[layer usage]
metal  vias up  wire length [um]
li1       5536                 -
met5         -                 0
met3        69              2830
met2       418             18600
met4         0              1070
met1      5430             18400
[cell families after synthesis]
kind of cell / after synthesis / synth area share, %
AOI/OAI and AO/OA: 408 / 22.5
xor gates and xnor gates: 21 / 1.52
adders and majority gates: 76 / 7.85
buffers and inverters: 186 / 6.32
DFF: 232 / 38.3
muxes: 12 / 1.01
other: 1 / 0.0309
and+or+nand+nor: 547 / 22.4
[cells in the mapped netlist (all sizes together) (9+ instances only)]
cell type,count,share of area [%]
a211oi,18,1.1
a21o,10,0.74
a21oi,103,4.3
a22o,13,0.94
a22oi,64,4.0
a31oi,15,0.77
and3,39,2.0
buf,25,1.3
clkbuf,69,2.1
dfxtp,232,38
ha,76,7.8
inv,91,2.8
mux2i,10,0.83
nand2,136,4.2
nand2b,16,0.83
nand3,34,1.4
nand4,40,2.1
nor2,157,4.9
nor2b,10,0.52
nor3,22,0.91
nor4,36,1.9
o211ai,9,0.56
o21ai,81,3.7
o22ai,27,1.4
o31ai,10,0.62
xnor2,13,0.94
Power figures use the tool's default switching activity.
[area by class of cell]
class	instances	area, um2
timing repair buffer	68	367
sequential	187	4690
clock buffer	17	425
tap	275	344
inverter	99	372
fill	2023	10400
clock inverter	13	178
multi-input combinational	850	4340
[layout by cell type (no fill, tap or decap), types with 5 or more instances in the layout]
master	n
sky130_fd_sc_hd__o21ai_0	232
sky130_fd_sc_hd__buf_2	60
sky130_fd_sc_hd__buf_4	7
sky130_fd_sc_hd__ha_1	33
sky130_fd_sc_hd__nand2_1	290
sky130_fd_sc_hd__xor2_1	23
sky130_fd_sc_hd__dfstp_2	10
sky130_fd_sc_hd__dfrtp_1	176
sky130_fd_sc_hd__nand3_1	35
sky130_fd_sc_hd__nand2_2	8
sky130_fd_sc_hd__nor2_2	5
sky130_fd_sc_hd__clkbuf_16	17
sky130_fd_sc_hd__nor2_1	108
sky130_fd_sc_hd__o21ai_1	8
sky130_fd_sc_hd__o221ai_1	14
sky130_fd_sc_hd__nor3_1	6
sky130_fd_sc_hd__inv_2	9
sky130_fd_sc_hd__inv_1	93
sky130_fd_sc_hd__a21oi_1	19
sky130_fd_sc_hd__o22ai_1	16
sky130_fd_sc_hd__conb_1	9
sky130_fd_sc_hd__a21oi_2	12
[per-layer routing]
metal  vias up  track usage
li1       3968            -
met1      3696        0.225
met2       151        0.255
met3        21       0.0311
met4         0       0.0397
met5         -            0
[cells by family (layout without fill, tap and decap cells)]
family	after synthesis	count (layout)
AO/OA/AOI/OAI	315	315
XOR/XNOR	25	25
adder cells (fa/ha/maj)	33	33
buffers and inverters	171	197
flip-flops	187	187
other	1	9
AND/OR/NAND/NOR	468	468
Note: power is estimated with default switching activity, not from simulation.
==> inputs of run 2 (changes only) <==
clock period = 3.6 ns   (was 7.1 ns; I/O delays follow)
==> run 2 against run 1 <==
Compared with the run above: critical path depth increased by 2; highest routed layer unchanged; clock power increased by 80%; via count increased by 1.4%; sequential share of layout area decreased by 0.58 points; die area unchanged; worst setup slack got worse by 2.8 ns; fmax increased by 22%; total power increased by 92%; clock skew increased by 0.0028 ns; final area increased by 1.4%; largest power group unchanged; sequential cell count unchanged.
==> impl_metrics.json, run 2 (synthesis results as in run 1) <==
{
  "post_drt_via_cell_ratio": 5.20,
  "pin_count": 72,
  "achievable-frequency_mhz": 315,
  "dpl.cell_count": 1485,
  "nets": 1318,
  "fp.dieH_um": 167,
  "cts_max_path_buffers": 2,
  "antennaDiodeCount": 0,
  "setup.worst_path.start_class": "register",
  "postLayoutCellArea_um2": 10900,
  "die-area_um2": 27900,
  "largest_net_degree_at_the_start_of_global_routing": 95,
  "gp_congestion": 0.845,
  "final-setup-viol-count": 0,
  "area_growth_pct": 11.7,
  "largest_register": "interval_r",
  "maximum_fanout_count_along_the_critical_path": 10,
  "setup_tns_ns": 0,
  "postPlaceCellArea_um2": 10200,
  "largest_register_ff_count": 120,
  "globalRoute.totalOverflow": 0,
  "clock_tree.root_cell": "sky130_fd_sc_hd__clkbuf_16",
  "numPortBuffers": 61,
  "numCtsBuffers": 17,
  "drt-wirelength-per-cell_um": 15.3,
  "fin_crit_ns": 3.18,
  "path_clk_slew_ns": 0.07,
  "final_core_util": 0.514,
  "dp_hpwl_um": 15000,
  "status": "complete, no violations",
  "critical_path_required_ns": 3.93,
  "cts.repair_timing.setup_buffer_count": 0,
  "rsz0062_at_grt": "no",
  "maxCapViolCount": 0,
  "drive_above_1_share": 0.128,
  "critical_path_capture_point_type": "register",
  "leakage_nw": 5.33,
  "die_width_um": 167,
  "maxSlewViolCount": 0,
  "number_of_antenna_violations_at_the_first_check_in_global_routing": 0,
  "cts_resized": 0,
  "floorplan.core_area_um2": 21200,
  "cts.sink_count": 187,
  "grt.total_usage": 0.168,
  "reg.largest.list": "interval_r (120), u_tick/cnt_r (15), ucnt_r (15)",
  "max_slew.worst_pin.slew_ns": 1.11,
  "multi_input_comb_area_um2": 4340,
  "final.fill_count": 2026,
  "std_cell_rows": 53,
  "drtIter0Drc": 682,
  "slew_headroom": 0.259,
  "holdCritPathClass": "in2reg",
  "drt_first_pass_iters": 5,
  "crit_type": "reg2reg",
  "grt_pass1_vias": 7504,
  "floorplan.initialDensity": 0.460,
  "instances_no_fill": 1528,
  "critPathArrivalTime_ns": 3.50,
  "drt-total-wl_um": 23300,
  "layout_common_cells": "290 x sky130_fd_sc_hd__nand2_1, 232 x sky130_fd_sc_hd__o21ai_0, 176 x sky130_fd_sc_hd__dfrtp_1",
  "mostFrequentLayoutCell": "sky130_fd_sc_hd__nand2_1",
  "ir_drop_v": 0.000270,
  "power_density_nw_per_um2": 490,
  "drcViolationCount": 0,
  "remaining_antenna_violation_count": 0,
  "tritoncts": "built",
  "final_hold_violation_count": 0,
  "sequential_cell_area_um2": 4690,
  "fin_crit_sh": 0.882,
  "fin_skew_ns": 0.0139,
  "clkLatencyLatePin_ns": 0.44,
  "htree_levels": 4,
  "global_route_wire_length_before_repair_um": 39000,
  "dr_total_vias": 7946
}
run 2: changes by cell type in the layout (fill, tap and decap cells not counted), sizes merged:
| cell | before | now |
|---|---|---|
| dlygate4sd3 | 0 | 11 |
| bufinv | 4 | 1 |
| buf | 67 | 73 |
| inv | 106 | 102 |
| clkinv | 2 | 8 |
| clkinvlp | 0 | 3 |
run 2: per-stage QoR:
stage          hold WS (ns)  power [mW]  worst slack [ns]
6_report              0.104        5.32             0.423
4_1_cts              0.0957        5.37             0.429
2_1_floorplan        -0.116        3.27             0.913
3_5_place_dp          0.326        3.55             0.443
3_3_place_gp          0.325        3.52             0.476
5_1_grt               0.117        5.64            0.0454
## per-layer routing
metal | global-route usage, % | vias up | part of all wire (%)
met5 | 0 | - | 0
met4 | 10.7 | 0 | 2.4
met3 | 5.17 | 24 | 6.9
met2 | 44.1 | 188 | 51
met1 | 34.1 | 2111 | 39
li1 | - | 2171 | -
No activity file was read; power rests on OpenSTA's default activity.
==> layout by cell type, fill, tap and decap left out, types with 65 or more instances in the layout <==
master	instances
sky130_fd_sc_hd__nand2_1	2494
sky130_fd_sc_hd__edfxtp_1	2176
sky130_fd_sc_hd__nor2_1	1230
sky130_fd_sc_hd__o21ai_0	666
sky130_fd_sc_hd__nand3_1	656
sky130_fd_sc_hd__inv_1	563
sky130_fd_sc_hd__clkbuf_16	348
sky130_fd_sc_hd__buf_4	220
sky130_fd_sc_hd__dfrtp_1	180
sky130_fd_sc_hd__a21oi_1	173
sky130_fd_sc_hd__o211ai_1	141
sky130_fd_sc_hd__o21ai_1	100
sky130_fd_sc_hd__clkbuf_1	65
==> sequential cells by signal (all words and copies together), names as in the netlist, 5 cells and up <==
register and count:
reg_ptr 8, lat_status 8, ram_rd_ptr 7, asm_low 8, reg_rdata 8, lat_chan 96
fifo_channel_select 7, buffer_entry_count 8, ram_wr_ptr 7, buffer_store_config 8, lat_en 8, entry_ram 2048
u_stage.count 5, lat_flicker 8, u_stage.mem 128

----------------

#### [Description of the task]
The expected output is the exact run of lines from the start of the entries through the line with "[cell families after synthesis]", inclusive.

#### [Answer to this exercise]
[layer usage]
metal  vias up  wire length [um]
li1       5536                 -
met5         -                 0
met3        69              2830
met2       418             18600
met4         0              1070
met1      5430             18400
[cell families after synthesis]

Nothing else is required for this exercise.